Hb Shepherds Bush (HBB:c.224G > A) is an unstable hemoglobin molecule resulting from a β 74 GCC to GAC point mutation (Gly to Asp). Hb Shepherds Bush, although initially reported in a South African woman of English extraction , has since been found in patients of only Sicilian [3, 4, 8] or Spanish  decent. This case thus illustrates the potentially variable genetic diversity of the condition. Our patient’s family identifies itself as of English heritage, however there is no direct evidence of a common English ancestry link with the first reported case of Hb Shepherds Bush . Her case, however, is the first recorded in North America where her family has resided for several generations making her unique.
When patients present with the symptoms of an acute hemolytic episode—fatigue, hepatosplenomegaly, dark urine, scleral icterus and abdominal pain —a systematic algorithm should be utilized to determine the cause of their presentation. In the setting of acute anemia—demonstrated on CBC and reticulocyte percentage—hemoglobinopathies should be considered only after ruling out treatable causes such as drugs, infection (via negative cultures) or autoantibodies (via a negative Direct Coombs test) which can also produce the aforementioned symptoms. If the above are ruled out—and laboratory tests indicate anemia, reticulocytosis and signs of active hemolysis—then the physician should begin to consider a congenital hemoglobinopathy as a possible diagnosis.

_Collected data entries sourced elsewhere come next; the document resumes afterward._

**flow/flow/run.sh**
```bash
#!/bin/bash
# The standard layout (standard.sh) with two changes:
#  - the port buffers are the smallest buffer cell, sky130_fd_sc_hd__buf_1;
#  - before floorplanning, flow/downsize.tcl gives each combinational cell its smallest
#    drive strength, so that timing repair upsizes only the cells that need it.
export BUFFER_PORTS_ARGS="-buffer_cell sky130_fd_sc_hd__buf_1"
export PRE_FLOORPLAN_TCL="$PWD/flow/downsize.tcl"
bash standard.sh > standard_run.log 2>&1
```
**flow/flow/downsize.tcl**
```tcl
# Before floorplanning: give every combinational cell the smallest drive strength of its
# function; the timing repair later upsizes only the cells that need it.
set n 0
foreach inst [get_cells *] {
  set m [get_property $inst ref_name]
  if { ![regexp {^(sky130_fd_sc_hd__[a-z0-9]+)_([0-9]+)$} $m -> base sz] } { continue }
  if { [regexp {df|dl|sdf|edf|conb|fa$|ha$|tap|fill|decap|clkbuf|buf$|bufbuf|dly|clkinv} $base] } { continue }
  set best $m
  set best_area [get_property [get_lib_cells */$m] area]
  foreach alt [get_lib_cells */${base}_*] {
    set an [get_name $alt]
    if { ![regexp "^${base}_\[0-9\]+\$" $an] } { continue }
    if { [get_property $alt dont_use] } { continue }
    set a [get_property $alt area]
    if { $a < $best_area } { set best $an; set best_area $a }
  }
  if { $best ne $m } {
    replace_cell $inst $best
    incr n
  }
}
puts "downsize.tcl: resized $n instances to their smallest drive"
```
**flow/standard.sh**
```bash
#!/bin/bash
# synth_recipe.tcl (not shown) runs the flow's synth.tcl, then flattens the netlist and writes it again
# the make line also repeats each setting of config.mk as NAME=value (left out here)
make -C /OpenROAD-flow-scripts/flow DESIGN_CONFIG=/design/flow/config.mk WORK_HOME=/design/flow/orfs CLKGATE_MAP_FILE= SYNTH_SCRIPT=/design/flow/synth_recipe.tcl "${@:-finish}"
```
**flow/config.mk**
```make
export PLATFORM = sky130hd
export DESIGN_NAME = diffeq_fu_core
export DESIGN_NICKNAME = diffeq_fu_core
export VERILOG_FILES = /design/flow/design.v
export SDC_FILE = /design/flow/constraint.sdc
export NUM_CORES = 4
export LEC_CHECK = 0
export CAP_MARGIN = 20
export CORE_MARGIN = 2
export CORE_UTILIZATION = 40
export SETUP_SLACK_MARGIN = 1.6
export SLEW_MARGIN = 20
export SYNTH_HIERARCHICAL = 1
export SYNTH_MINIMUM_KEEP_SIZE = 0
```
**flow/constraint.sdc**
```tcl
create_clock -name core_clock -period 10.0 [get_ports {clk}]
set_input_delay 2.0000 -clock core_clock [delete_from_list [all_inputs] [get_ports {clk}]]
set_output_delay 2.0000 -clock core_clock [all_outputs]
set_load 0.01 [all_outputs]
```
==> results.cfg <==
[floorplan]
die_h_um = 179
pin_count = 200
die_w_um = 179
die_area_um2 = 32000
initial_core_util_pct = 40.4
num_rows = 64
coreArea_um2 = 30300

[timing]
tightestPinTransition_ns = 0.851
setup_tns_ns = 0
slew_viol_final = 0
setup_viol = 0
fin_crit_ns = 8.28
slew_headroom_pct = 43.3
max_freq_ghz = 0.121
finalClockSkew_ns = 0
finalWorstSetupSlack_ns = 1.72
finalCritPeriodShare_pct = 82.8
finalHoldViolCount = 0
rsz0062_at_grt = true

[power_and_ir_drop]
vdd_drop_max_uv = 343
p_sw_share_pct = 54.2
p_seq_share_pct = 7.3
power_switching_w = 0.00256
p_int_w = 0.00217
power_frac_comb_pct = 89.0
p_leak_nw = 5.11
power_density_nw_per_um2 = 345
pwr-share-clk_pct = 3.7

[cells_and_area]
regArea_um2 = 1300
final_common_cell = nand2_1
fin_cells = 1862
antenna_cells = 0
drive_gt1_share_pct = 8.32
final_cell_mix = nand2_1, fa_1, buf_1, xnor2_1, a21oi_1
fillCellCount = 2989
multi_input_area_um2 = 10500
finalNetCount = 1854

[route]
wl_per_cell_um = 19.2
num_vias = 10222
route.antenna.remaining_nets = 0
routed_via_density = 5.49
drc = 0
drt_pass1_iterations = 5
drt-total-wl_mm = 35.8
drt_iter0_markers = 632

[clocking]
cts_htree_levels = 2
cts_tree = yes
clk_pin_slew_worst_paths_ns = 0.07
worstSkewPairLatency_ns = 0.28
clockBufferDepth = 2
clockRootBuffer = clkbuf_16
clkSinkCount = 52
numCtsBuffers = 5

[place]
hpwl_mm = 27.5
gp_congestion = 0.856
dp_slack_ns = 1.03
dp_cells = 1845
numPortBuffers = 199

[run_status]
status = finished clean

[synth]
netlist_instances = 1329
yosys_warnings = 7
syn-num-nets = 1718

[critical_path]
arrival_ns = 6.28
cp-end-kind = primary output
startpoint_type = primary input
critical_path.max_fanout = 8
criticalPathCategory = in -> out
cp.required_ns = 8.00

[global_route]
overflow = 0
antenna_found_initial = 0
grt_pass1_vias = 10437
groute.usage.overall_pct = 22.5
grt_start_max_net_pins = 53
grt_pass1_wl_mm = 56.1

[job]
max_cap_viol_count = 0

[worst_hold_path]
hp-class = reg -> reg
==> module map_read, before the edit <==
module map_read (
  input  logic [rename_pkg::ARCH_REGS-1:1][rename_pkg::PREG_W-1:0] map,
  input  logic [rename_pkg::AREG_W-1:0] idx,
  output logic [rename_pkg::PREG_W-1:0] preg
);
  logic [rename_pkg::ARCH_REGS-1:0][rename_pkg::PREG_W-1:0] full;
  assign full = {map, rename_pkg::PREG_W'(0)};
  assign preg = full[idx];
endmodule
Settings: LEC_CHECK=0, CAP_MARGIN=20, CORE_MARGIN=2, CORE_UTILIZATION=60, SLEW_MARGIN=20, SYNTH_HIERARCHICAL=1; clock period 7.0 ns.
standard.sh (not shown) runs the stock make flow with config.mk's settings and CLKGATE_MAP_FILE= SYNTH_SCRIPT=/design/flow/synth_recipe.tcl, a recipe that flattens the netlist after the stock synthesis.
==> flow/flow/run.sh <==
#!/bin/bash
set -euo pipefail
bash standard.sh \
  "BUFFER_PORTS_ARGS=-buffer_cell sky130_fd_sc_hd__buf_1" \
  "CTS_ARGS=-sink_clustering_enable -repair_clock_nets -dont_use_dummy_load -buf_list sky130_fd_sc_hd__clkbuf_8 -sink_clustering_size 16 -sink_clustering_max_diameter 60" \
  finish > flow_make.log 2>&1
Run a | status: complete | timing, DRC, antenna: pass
Background: an optimization exercise with open tools, aiming at small area, a short achievable clock period and few clock cycles per item. Do not read the settings as production practice.
Function was checked by simulation only, so behaviour that the tests miss may differ from the original.
No activity file was given, so power comes from the tool's default toggle rates.

==> inputs of willow <==
Design two_class_ticket_queue_weighted_server, start of the top module:
module two_class_ticket_queue_weighted_server #(
	parameter int QUEUE_DEPTH = 16
) (
	input  logic                              clk,
	input  logic                              arst_n,
	input  logic                              s_axis_tvalid,
	output logic                              s_axis_tready,
	input  logic [tcq_pkg::TDATA_W-1:0]       s_axis_tdata,
	input  logic [tcq_pkg::KIND_W-1:0]        s_axis_tuser,
	output logic                              m_axis_tvalid,
	input  logic                              m_axis_tready,
	output logic [tcq_pkg::TDATA_W-1:0]       m_axis_tdata,
	output logic [tcq_pkg::OUSER_W-1:0]       m_axis_tuser,
	input  logic                              cfg_we,
	input  logic [tcq_pkg::RUN_W-1:0]         cfg_data
);
	localparam int D  = QUEUE_DEPTH;
	localparam int PW = tcq_pkg::PAYLOAD_W;
	localparam int TW = tcq_pkg::TICKET_W;
	localparam int MW = tcq_pkg::MINUTE_W;
	localparam int RW = tcq_pkg::RUN_W;
	logic          e_valid_q;
	logic          e_enqn_q, e_enqp_q, e_serve_q, e_scan_q, e_cancel_q;
	logic [TW-1:0] e_tk_q;
	logic [MW-1:0] e_mn_q;
	logic [D-1:0]  e_nhit_q, e_phit_q;
	logic [D-1:0]  nv_q, pv_q, nmov_q, pmov_q;
	logic          nempty_q, pempty_q;   
	logic          turn_q;
	logic [RW-1:0] run_q, npp_q;
	logic                         r_valid_q;
	logic [tcq_pkg::STATUS_W-1:0] r_status_q;
	logic                         r_class_q;
	logic [D-1:0]                 r_nsel_q, r_psel_q;
	logic                         o_valid_q;
	logic [tcq_pkg::STATUS_W-1:0] o_status_q;
  ...
Settings: LEC_CHECK=0, ABC_CLOCK_PERIOD_IN_PS=2500, CAP_MARGIN=20, CORE_MARGIN=2, CORE_UTILIZATION=50, SETUP_SLACK_MARGIN=2.5, SLEW_MARGIN=20; clock period 5.0 ns.
run.sh (not shown) runs the stock make flow with config.mk's settings and CLKGATE_MAP_FILE= SYNTH_SCRIPT=/design/flow/synth_recipe.tcl, a recipe that flattens the netlist after the stock synthesis.
==> pepper (differences from willow) <==
--- a/flow/design.v
+++ b/flow/design.v
@@ -119,31 +119,34 @@
 	logic          nempty_q, pempty_q;   
 	logic          turn_q;
 	logic [RW-1:0] run_q, npp_q;
 	logic                         r_valid_q;
 	logic [tcq_pkg::STATUS_W-1:0] r_status_q;
 	logic                         r_class_q;
 	logic [D-1:0]                 r_nsel_q, r_psel_q;
-	logic                         o_valid_q;
-	logic [tcq_pkg::STATUS_W-1:0] o_status_q;
-	logic                         o_class_q;
-	logic [PW-1:0]                o_data_q;
-	logic r_room_q, e_room_q;
-	logic fire_e, r_move, accept, s_ready;
-	logic e_valid_d, r_valid_d, o_valid_d;
+	logic                         o0_valid_q, o1_valid_q;
+	logic [tcq_pkg::STATUS_W-1:0] o0_status_q, o1_status_q;
+	logic                         o0_class_q, o1_class_q;
+	logic [PW-1:0]                o0_data_q, o1_data_q;
+	logic                         s_ready_q, room_q;
+	logic fire_e, r_move, pop, head_free, accept;
+	logic e_valid_d, r_valid_d, o0_valid_d, o1_valid_d, room_d;
 	always_comb begin
-		r_move    = r_valid_q && (!o_valid_q || m_axis_tready);
-		fire_e    = e_valid_q && (r_room_q || m_axis_tready);
-		s_ready   = e_room_q || m_axis_tready;
-		accept    = s_axis_tvalid && s_ready;
-		e_valid_d = accept || (e_valid_q && !fire_e);
-		r_valid_d = fire_e || (r_valid_q && !r_move);
-		o_valid_d = r_move || (o_valid_q && !m_axis_tready);
+		fire_e     = e_valid_q && room_q;
+		r_move     = r_valid_q && !(o0_valid_q && o1_valid_q);
+		pop        = o0_valid_q && m_axis_tready;
+		head_free  = !o0_valid_q || pop;
+		accept     = s_axis_tvalid && s_ready_q;
+		e_valid_d  = accept || (e_valid_q && !fire_e);
+		r_valid_d  = fire_e || (r_valid_q && !r_move);
+		o0_valid_d = head_free ? (o1_valid_q || r_move) : 1'b1;
+		o1_valid_d = head_free ? (o1_valid_q && r_move) : (o1_valid_q || r_move);
+		room_d     = !(r_valid_d && o0_valid_d && o1_valid_d);
 	end
-	assign s_axis_tready = s_ready;
+	assign s_axis_tready = s_ready_q;
 	logic [D-1:0]    nshift, pshift;
 	logic [D*PW-1:0] nent, pent;
 	always_comb begin
 		nshift = (fire_e && e_enqn_q) ? nmov_q : '0;
 		pshift = (fire_e && e_enqp_q) ? pmov_q : '0;
 	end
 	tcq_ram #(.DEPTH(D)) u_normal (
@@ -261,32 +264,34 @@
 				| ({PW{r_psel_q[i]}} & pent[i*PW +: PW]);
 		end
 	end
 	always_ff @(posedge clk or negedge arst_n) begin
 		if (!arst_n) begin
 			e_valid_q  <= 1'b0;
 			r_valid_q  <= 1'b0;
-			o_valid_q  <= 1'b0;
-			r_room_q   <= 1'b1;
-			e_room_q   <= 1'b1;
+			o0_valid_q <= 1'b0;
+			o1_valid_q <= 1'b0;
+			s_ready_q  <= 1'b1;
+			room_q     <= 1'b1;
 			nv_q       <= '0;
 			pv_q       <= '0;
 			nempty_q   <= 1'b1;
 			pempty_q   <= 1'b1;
 			nmov_q     <= {{(D-1){1'b0}}, 1'b1};
 			pmov_q     <= {{(D-1){1'b0}}, 1'b1};
 			turn_q     <= 1'b1;
 			run_q      <= '0;
 			npp_q      <= tcq_pkg::NPP_DEFAULT;
 		end else begin
 			e_valid_q  <= e_valid_d;
 			r_valid_q  <= r_valid_d;
-			o_valid_q  <= o_valid_d;
-			r_room_q   <= !(r_valid_d && o_valid_d);
-			e_room_q   <= !(e_valid_d && r_valid_d && o_valid_d);
+			o0_valid_q <= o0_valid_d;
+			o1_valid_q <= o1_valid_d;
+			room_q     <= room_d;
+			s_ready_q  <= !e_valid_d || room_d;
 			if (cfg_we) begin
 				npp_q <= cfg_data;
 			end
 			nv_q <= (nv_q & ~nclr) | nshift;
 			pv_q <= (pv_q & ~pclr) | pshift;
 			nempty_q <= nempty_q ? !(fire_e && e_enqn_q) : (clr_n && at_most_one(nv_q));
 			pempty_q <= pempty_q ? !(fire_e && e_enqp_q) : (clr_p && at_most_one(pv_q));
@@ -325,17 +330,26 @@
 		end
 		if (fire_e) begin
 			r_status_q <= x_status;
 			r_class_q  <= x_class;
 			r_nsel_q   <= use_n ? nsel : '0;
 			r_psel_q   <= use_p ? psel : '0;
 		end
-		if (r_move) begin
-			o_status_q <= r_status_q;
-			o_class_q  <= r_class_q;
-			o_data_q   <= r_data;
-		end
-	end
-	assign m_axis_tvalid = o_valid_q;
-	assign m_axis_tdata  = {{tcq_pkg::PAD_W{1'b0}}, o_data_q};
-	assign m_axis_tuser  = {o_class_q, o_status_q};
+		if (head_free && o1_valid_q) begin
+			o0_status_q <= o1_status_q;
+			o0_class_q  <= o1_class_q;
+			o0_data_q   <= o1_data_q;
+		end else if (head_free && r_move) begin
+			o0_status_q <= r_status_q;
+			o0_class_q  <= r_class_q;
+			o0_data_q   <= r_data;
+		end
+		if (r_move && (head_free ? o1_valid_q : o0_valid_q)) begin
+			o1_status_q <= r_status_q;
+			o1_class_q  <= r_class_q;
+			o1_data_q   <= r_data;
+		end
+	end
+	assign m_axis_tvalid = o0_valid_q;
+	assign m_axis_tdata  = {{tcq_pkg::PAD_W{1'b0}}, o0_data_q};
+	assign m_axis_tuser  = {o0_class_q, o0_status_q};
 endmodule
Settings changed: CTS_CLUSTER_DIAMETER set to 70, CTS_CLUSTER_SIZE set to 22.
==> summary of the runs <==
Against willow, the combinational power of pepper is higher by about 47%. Against willow, the wire length of pepper is smaller by about 1%. Of pepper and willow, pepper has the higher synthesized area (gap about 3%, measured against willow). In pepper the core utilization is lower than in willow, by 1.4 points. In pepper the first-iteration DRC count is larger than in willow, by about 5%. Of willow and pepper, pepper has the higher clock skew (gap 0.0080 ns). In pepper the clock power is lower than in willow, by about 23%. Between willow and pepper, the lower die area is in willow (gap about 3%, measured against pepper). In willow the total power is lower than in pepper, by 6.2%. Of pepper and willow, willow has the higher register-to-register slack (gap 0.08 ns). Against willow, the synthesized cell count of pepper is higher by 3.9%.
Testbench counts of willow, summed over its fixed seeds: cycles 4,824, ops 4,800.
Testbench counts of pepper, summed over its fixed seeds: cycles 4,824, ops 4,800.

static timing again, ports no longer ideal:
No port has a modelled driver above. Below, the same layouts with a new extraction and two added sets of constraints.
Step 1, drivers: a clkbuf_16 drives clk and a buf_2 each remaining input, both assumed.
Step 2 adds t to the input delays and takes it off the output delays; t is the mean of the earliest and latest rising clock arrival at the registers after step 1. Input paths then give back, and output paths get back, about the clock's delay inside the block.
Slacks: ideal ports / drivers / drivers and shift; pairs: ideal ports / drivers.
run	t (ns)	setup WS [ns]	clock arrival spread, ns	slew at the worst register clock pin (ns)	pins driven straight from the clock port
willow	0.780	2.362 / 2.415 / 1.635	0.041 / 0.041	0.07 / 0.07	1
pepper	0.740	2.236 / 2.246 / 1.506	0.047 / 0.047	0.10 / 0.10	1
After both steps every run listed still meets setup and hold. The setup slack of pepper, which loses most, moves by +0.010 ns with the drivers and by -0.730 ns with both steps.
What follows belongs to an exercise in optimizing a design on an open flow for small area and a short achievable clock period; a production flow would make more cautious choices.
Where RTL was checked, it was by simulation tests only, not by an equivalence proof against the original.

== the reference run ==
==> flow/design.v (excerpt) <==
module i2c_register_transfer_sequencer_top (
   input  logic       clock,
   input  logic       reset,
   input  logic       req_valid,
   output logic       req_ready,
   input  logic [1:0] req_func,
   input  logic [6:0] req_slave_address,
   input  logic [7:0] req_register_address,
   input  logic [7:0] req_byte_count,
   input  logic [7:0] req_buffer_index,
   input  logic [7:0] req_write_byte,
   input  logic       req_nack_seen,
   input  logic       req_bus_collision,
   input  logic [7:0] req_received_byte,
   output logic       rsp_valid,
   input  logic       rsp_ready,
   output logic       rsp_accepted,
   output logic [2:0] rsp_bus_action,
   output logic [7:0] rsp_tx_byte,
   output logic       rsp_rx_valid,
   output logic [7:0] rsp_rx_index,
   output logic [7:0] rsp_rx_data,
   output logic [1:0] rsp_transfer_status
);
Size: about 2200 flip-flops, roughly 88 I/O pins, ~78000 um2 of cells after synthesis.
Settings: LEC_CHECK=0, CAP_MARGIN=20, CORE_MARGIN=2, CORE_UTILIZATION=55, CTS_CLUSTER_DIAMETER=80, CTS_CLUSTER_SIZE=28, PLACE_DENSITY=0.65, SETUP_SLACK_MARGIN=4.2, SLEW_MARGIN=20, SYNTH_HIERARCHICAL=1, SYNTH_MINIMUM_KEEP_SIZE=0; clock period 7.5 ns.
run.sh (not shown) runs the stock make flow with config.mk's settings and CLKGATE_MAP_FILE= SYNTH_SCRIPT=/design/flow/synth_recipe.tcl, a recipe that flattens the netlist after the stock synthesis.
The reference run: no failed stages, no open violations at the end
[inputs] the trial run vs the reference run
--- a/flow/design.v
+++ b/flow/design.v
@@ -116,24 +116,24 @@
    logic [6:0] sa_q;
    logic [7:0] ra_q;
    logic [7:0] cnt_q;
    logic [7:0] pos_q;
    logic       rd_q;
    logic       vld_q;
    logic       acc_q;
    logic [2:0] act_q;
    logic [7:0] dat_n_q;
    logic       txs_q;
    logic       rxv_q;
-   logic [15:0] sel_lo_n_q;
-   logic [15:0] sel_hi_n_q;
+   logic [1:0][15:0] sel_lo_n_q;
+   logic [15:0]      sel_hi_n_q;
    logic accept;
    assign req_ready = !vld_q || rsp_ready;
    assign accept    = req_valid && req_ready;
    logic [15:0] wr_hi_n_q;
    logic [15:0] wr_lo_n_q;
    logic [7:0]  wd_q;
    logic        byp_q;
    logic        load_acc;
    assign load_acc = accept && (req_func == i2crts_pkg::FUNC_LOAD);
    always_ff @(posedge clock) begin
       for (int i = 0; i < 16; i++) begin
@@ -146,23 +146,23 @@
    always_ff @(posedge clock) begin
       for (int i = 0; i < 255; i++) begin
          if (!(wr_hi_n_q[i / 16] || wr_lo_n_q[i % 16])) begin
             mem_q[i] <= wd_q;
          end
       end
    end
    logic [254:0] sel;
    logic         ph_sa, ph_sr, ph_ra, ph_rx;
    always_comb begin
       for (int i = 0; i < 255; i++) begin
-         sel[i] = !(sel_hi_n_q[i / 16] || sel_lo_n_q[i % 16]);
+         sel[i] = !(sel_hi_n_q[i / 16] || sel_lo_n_q[i / 128][i % 16]);
       end
    end
    assign ph_sa = (ph_q == PH_SEND_ADDR);
    assign ph_sr = (ph_q == PH_SEND_REG);
    assign ph_ra = (ph_q == PH_READ_ADDR);
    assign ph_rx = (ph_q == PH_RX_BYTE);
    logic [7:0] dat_n_d;
    for (genvar b = 0; b < 8; b++) begin : g_lane
       logic [84:0] n;
       logic        o1, o2;
       for (genvar k = 0; k < 85; k++) begin : g_aoi
@@ -347,23 +347,24 @@
       end
       if (accept) begin
          pos_q <= pos_d;
          for (int i = 0; i < 16; i++) begin
             sel_hi_n_q[i] <= (pos_d[7:4] != 4'(i));
          end
       end
       if (reset) begin
          sel_lo_n_q <= '1;
       end else if (accept) begin
          for (int i = 0; i < 16; i++) begin
-            sel_lo_n_q[i] <= (ph_d != PH_SEND_DATA) || (pos_d[3:0] != 4'(i));
+            sel_lo_n_q[0][i] <= (ph_d != PH_SEND_DATA) || pos_d[7] || (pos_d[3:0] != 4'(i));
+            sel_lo_n_q[1][i] <= (ph_d != PH_SEND_DATA) || !pos_d[7] || (pos_d[3:0] != 4'(i));
          end
       end
       if (accept && start_d) begin
          sa_q  <= req_slave_address;
          ra_q  <= req_register_address;
          cnt_q <= req_byte_count;
          rd_q  <= req_func[1];
       end
       if (req_ready) begin
          acc_q   <= acc_d;
          act_q   <= act_d;
Results
From the reference run to the trial run the numbers moved as follows: clock skew climbed 6.8 ps; y dimension of the die rose by 0.49%; net count of the finished layout saw an increase; cell depth of the worst min-delay path fell by 1. Comparing the trial run and the reference run, the lower detailed-route via count is on the reference run. Looking only at global-route wire length before repair, and setting everything else aside, the higher value of the trial run and the reference run goes to the trial run. Compared with the reference run, the trial run shows transition time at the pin with the least slew margin lower by 12 ps. Looking at setup slack, the trial run sits 26 ps below the reference run. Re final period demand of the worst path: the reference run was lower than the trial run. Taking the reference run as the reference point, the synthesized area of the trial run rises by about 1%. Compared with the reference run, the trial run shows a number of flip-flops and latches in the synthesized netlist that is 16 higher.
Function not checked in the trial run: the RTL went through the layout flow alone.

[re-timing with driven ports]
The results above use ideal ports. As a check the final layouts listed here were re-extracted and re-timed, cells and wires unchanged.
Step 1 sets driving cells, clkbuf_16 on the clock port and buf_2 on the other inputs (assumed; they add their load-dependent delay and slew).
Step 2 also shifts input and output timing later by t, the mid clock arrival at the registers, as if the neighbouring blocks saw the same clock.
a / b / c = ideal / step 1 / step 2; a / b = the first two.
run	t (ns)	setup slack, ns	latest minus earliest clock arrival (ns)
the reference run	0.814	4.133 / 4.098 / 3.534	0.052 / 0.052
the trial run	0.822	4.107 / 4.061 / 3.623	0.053 / 0.053
After both steps setup and hold are still met in every run listed. For the reference run, which loses most, drivers alone change the setup slack by -0.035 ns; drivers and shift together by -0.599 ns.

If abnormal hemoglobin is suspected, then a battery of tests should be used to determine the specific hemoglobin variant. Alkaline hemoglobin electrophoresis on cellulose acetate is commonly used to identify major hemoglobin variants with acidic pH electrophoresis on citrate agar often utilized as an auxiliary step to distinguish among hemoglobin variants that co-migrate under alkaline conditions. If higher resolution is needed when using electrophoresis, methods such as isoelectric focusing can be explored. In our patient’s case, isoelectric focusing was not necessary to distinguish the presence of an abnormal hemoglobin. Under alkaline conditions, Hb Shepherds Bush separates from HbA and migrates in a manner similar to HbJ.
If electrophoresis is positive for an unknown hemoglobin variant, then HPLC (both cation exchange and reverse phase) should be utilized to evaluate rare hemoglobinopathies. In addition to chronicling elution times for identification of the hemoglobin variant, HPLC also provides percent compositions of blood samples. CE can also provide a quantitative evaluation of hemoglobin types [10, 11].
In the evaluation of our patient, CE was performed initially per our institution’s standard operating procedures as an automated and high-throughput screening tool. After positive results were obtained using CE, the patient’s blood sample was sent to a reference laboratory for further analysis where alkaline gel electrophoresis was performed along with HPLC, each showing migration of an unknown hemoglobin variant.
If HPLC or CE is positive for an unknown hemoglobin variant, PCR, which can be performed on genomic DNA extracted from a peripheral blood sample, should be used to determine genetically the hemoglobinopathy of study [12–14]. PCR sequencing can be utilized to find the abnormal mutations that generate the variant hemoglobin causing the hemoglobinopathy. In our patient, PCR sequencing showed the β 74 GCC to GAC point mutation (Gly to Asp) mutation specific to Hb Shepherds Bush.
When our patient’s specific hemoglobinopathy was elucidated, the patient was treated symptomatically with packed red blood cell transfusions. Long-term treatment plans should avoid iron supplementation and frequent transfusions as to prevent iron overload. Patients should also be watched carefully for gall bladder disease caused by calcium bilirubinate precipitating as pigmented bile stones .
Our patient’s case demonstrates a classic finding of hemolytic anemia caused by an unstable hemoglobin variant. Although Hb Shepherds Bush is uncommon, the diagnosis of this disease illustrates progression through a systematic algorithm of tests to consider when dealing with possible congenital hemoglobinopathies of unknown characterization. The first reported case of Hb Shepherds Bush in a North American family and in a patient of non-Sicilian, non-Spanish descent, this case illustrates an increased geographic and genetic diversity of the disease of Hb Shepherds Bush, and it demonstrates a diagnostic approach to unknown hemoglobinopathies.
Written informed consent was obtained from the patient and patient’s legal guardian for publication of this Case report and any accompanying images. A copy of the written consent is available for review by the Editor of this journal.